*MATERIAL TO PROCESS*.

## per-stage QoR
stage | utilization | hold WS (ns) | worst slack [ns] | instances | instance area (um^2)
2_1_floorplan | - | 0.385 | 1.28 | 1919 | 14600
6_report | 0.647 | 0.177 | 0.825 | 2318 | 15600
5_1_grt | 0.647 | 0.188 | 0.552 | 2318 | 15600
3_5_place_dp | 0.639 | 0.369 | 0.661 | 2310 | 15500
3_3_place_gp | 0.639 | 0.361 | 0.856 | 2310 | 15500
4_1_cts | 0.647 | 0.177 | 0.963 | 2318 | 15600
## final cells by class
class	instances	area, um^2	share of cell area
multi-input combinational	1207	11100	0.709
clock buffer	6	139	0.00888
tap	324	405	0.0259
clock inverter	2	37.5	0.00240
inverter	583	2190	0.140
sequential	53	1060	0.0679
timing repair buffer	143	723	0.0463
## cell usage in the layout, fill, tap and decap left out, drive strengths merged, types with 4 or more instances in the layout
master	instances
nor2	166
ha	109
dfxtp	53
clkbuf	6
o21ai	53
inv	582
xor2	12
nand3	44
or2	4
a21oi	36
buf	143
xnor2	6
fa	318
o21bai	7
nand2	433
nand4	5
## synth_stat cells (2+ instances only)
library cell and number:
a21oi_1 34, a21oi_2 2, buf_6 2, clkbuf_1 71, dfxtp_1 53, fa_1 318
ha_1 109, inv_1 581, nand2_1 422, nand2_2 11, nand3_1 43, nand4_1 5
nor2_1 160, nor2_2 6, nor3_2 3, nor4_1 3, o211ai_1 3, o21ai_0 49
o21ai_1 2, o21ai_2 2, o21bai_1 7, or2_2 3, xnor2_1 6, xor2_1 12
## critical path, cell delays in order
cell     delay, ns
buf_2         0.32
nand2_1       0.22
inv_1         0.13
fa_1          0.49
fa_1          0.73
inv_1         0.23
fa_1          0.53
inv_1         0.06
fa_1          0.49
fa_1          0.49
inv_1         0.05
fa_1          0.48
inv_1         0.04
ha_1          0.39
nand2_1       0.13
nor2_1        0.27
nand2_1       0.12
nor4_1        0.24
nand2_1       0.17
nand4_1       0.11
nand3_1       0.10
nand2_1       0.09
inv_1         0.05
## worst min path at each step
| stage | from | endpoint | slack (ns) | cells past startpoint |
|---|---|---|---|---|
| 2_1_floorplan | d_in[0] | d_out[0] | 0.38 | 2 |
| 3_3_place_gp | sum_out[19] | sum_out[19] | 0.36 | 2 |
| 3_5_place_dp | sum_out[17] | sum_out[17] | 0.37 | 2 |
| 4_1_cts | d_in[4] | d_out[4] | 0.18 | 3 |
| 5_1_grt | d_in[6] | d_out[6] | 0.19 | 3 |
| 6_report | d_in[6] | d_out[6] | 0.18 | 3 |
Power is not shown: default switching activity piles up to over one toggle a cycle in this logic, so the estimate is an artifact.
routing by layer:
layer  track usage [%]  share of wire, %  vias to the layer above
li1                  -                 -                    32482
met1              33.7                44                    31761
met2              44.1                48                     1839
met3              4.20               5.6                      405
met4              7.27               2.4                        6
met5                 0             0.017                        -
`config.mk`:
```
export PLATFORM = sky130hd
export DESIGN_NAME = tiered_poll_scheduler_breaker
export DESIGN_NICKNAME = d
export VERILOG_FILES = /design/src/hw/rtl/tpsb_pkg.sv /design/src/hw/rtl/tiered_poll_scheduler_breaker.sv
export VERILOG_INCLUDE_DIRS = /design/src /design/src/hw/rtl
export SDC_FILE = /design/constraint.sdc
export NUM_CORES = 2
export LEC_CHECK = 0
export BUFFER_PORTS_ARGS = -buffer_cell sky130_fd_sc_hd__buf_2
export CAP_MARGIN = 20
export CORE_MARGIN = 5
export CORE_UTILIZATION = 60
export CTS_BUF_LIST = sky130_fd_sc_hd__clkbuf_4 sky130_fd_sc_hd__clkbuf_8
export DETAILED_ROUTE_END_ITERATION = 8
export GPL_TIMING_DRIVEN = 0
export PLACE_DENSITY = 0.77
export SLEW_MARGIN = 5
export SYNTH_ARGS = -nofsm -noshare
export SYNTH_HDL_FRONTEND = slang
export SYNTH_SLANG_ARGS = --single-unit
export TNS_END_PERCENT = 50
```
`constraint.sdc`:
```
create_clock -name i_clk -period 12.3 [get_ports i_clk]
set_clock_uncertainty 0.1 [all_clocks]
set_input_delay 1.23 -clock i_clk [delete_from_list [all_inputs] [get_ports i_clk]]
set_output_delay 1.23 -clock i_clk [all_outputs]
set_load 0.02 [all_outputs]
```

*INSTRUCTIONS FOR THE TASK*.
Restate the material word for word, but only from its first line through the line containing "## cell usage".

*RESPONSE TO THIS TASK*.
## per-stage QoR
stage | utilization | hold WS (ns) | worst slack [ns] | instances | instance area (um^2)
2_1_floorplan | - | 0.385 | 1.28 | 1919 | 14600
6_report | 0.647 | 0.177 | 0.825 | 2318 | 15600
5_1_grt | 0.647 | 0.188 | 0.552 | 2318 | 15600
3_5_place_dp | 0.639 | 0.369 | 0.661 | 2310 | 15500
3_3_place_gp | 0.639 | 0.361 | 0.856 | 2310 | 15500
4_1_cts | 0.647 | 0.177 | 0.963 | 2318 | 15600
## final cells by class
class	instances	area, um^2	share of cell area
multi-input combinational	1207	11100	0.709
clock buffer	6	139	0.00888
tap	324	405	0.0259
clock inverter	2	37.5	0.00240
inverter	583	2190	0.140
sequential	53	1060	0.0679
timing repair buffer	143	723	0.0463
## cell usage in the layout, fill, tap and decap left out, drive strengths merged, types with 4 or more instances in the layout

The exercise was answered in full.